Monday, November 27, 2006

Journalism 004


Joe Sacco's comic,
The Fixer, is a behind the scenes look at one of the most overlooked, yet invaluable, positions in foreign reporting...the fixer. A fixer is more than just someone that can translate between the native language and whatever language it is that you speak. A fixer, quite literally, fixes things, by understanding local law well enough to know how to move within it and around it.

While we, the readers of a conflict, view journalists as our inside men and women, fixers are a journalist's inside man. They are the currency-exchanger (preventing you from getting ripped off), local mobile phone-getter (people don't like to call foreign numbers when they need to call you back), affordable lodging-finder (I mean the Holiday Inn's great and all, just not when it's being shelled), beat-up car driver and most importantly the fixer usually serves as a form of bulletproof-ness. Which is not to say that a fixer would be willing to take a bullet for the journalist, but only that a good fixer will make it possible for the journalist to avoid getting shot at while simultaneously getting him the story that he needs.

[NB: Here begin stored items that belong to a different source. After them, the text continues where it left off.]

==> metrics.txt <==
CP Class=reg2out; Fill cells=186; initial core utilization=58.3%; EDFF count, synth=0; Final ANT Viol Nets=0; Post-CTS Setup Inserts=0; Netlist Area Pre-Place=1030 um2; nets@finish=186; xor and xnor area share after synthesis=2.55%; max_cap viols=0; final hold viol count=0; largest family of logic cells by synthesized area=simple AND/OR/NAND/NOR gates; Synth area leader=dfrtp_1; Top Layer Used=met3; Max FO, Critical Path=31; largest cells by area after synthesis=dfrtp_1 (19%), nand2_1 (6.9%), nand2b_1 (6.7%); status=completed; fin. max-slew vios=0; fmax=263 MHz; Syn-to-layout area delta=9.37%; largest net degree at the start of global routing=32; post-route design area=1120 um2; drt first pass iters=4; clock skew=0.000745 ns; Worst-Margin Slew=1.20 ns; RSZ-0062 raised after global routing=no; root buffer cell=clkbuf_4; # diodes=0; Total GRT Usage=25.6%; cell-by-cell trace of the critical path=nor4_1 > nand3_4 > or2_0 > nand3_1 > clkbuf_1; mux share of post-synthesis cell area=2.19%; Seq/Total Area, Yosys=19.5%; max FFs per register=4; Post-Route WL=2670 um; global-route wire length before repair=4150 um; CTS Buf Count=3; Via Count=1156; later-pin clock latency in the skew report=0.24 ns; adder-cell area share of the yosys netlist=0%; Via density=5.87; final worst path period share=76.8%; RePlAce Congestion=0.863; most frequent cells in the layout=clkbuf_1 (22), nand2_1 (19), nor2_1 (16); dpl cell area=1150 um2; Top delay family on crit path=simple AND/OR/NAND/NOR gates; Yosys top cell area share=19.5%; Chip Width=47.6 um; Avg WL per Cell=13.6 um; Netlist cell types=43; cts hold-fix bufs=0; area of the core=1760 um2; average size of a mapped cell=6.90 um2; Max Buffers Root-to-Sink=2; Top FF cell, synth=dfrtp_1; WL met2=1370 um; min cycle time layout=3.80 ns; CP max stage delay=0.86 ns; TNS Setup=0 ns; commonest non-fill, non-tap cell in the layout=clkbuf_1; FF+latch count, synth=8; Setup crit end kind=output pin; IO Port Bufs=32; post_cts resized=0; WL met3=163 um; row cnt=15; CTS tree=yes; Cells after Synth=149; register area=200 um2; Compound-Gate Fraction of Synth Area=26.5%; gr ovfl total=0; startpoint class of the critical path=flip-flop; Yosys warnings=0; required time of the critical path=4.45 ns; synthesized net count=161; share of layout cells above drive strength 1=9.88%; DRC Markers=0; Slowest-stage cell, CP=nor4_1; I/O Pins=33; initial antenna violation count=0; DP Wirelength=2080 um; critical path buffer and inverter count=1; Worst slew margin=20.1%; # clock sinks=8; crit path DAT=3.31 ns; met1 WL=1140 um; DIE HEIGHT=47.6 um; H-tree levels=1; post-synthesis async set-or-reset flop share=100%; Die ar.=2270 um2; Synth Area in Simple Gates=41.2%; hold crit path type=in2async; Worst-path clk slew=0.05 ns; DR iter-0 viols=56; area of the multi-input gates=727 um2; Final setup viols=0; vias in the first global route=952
[src/design/wsp_pkg.sv]
// Shared types, constants and helpers for the wheel speed PID drive.
`default_nettype none

package wsp_pkg;

    localparam int FRAC_BITS = 16;
    localparam int TURN_BITS = 16;

    localparam int MUL_A_W = 25;
    localparam int MUL_B_W = 34;
    localparam int PROD_W  = MUL_A_W + MUL_B_W;
    localparam int SUM_W   = PROD_W + 2;

    localparam logic signed [63:0] Q_ONE      = 64'sd1 <<< FRAC_BITS;
    localparam logic signed [63:0] Q_STEP_FWD = (Q_ONE + 64'sd5) / 64'sd10;
    localparam logic signed [63:0] Q_STEP_REV = (Q_ONE + 64'sd10) / 64'sd20;
    localparam logic signed [63:0] Q_LAUNCH   = ((64'sd17 <<< FRAC_BITS) + 64'sd5) / 64'sd10;
    localparam logic signed [63:0] Q_INT_CAP  = 64'sd255 <<< FRAC_BITS;

    localparam logic signed [63:0] S32_MAX = 64'sd2147483647;
    localparam logic signed [63:0] S32_MIN = -64'sd2147483648;

    localparam logic [23:0] KP_RST          = 24'd273067;
    localparam logic [23:0] KI_DT_RST       = 24'd98304;
    localparam logic [23:0] KD_DT_RST       = 24'd524288;
    localparam logic [19:0] SPEED_DEG_RST   = 20'd9471;
    localparam logic [23:0] SPEED_LIMIT_RST = 24'd393216;
    localparam logic [7:0]  CEILING_RST     = 8'd128;
    localparam logic [7:0]  EASY_DRIVE_RST  = 8'd42;
    localparam logic [7:0]  FLOOR_RST       = 8'd28;

    typedef enum logic [1:0] {
        OP_TICK,
        OP_ACCEL,
        OP_DIR,
        OP_EASY
    } t_op;

    typedef enum logic [1:0] {
        CMD_FWD,
        CMD_BACK,
        CMD_BRAKE,
        CMD_OTHER
    } t_cmd;

    typedef enum logic [2:0] {
        CFG_KP,
        CFG_KI_DT,
        CFG_KD_DT,
        CFG_SPEED_PER_DEGREE,
        CFG_SPEED_LIMIT,
        CFG_PID_CEILING,
        CFG_EASY_DRIVE,
        CFG_PID_FLOOR
    } t_cfg_idx;

    typedef enum logic [3:0] {
        S_IDLE,
        S_DEG,
        S_RAW,
        S_PRES,
        S_ERR,
        S_MP,
        S_MI,
        S_MD,
        S_SUM,
        S_DRV,
        S_OUT
    } t_state;

    typedef struct packed {
        logic [1:0]         opcode;
        logic [1:0]         command;
        logic [8:0]         left_ang;
        logic signed [15:0] left_turns;
        logic [8:0]         right_ang;
        logic signed [15:0] right_turns;
    } t_in_item;

    typedef struct packed {
        logic [7:0]         drive_value;
        logic signed [31:0] speed_now;
        logic               reverse_on;
        logic               easy_on;
    } t_out_item;

    typedef struct packed {
        logic [23:0] kp;
        logic [23:0] ki_dt;
        logic [23:0] kd_dt;
        logic [19:0] speed_per_degree;
        logic [23:0] speed_limit;
        logic [7:0]  pid_ceiling;
        logic [7:0]  easy_drive;
        logic [7:0]  pid_floor;
    } t_cfg;

    function automatic logic signed [31:0] sat32(input logic signed [63:0] x);
        if (x > S32_MAX) begin
            return 32'sh7FFFFFFF;
        end else if (x < S32_MIN) begin
            return 32'sh80000000;
        end
        return x[31:0];
    endfunction

endpackage

`default_nettype wire

[src/design/wsp_mul.sv]
// Shared signed multiplier with a registered product.
`default_nettype none

module wsp_mul (
    input  wire logic                               i_clk,
    input  wire logic signed [wsp_pkg::MUL_A_W-1:0] i_a,
    input  wire logic signed [wsp_pkg::MUL_B_W-1:0] i_b,
    output logic signed [wsp_pkg::PROD_W-1:0]       o_prod
);
    import wsp_pkg::*;

    always_ff @(posedge i_clk) begin
        o_prod <= PROD_W'(i_a) * PROD_W'(i_b);
    end

endmodule

`default_nettype wire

It is only in the reporting of the Iraq war that fixers have started to get bylines in italics at the end of the article, usually saying that they contributed to the piece. But, truth be told, if the craft of journalism was sweatshop labor, the fixer would be the six-year-old kid or the pregnant single mother. They are the legs that make foreign reporting possible. But most times, they don't do it to help provide a voice for the voiceless. For them it usually just comes down to survival.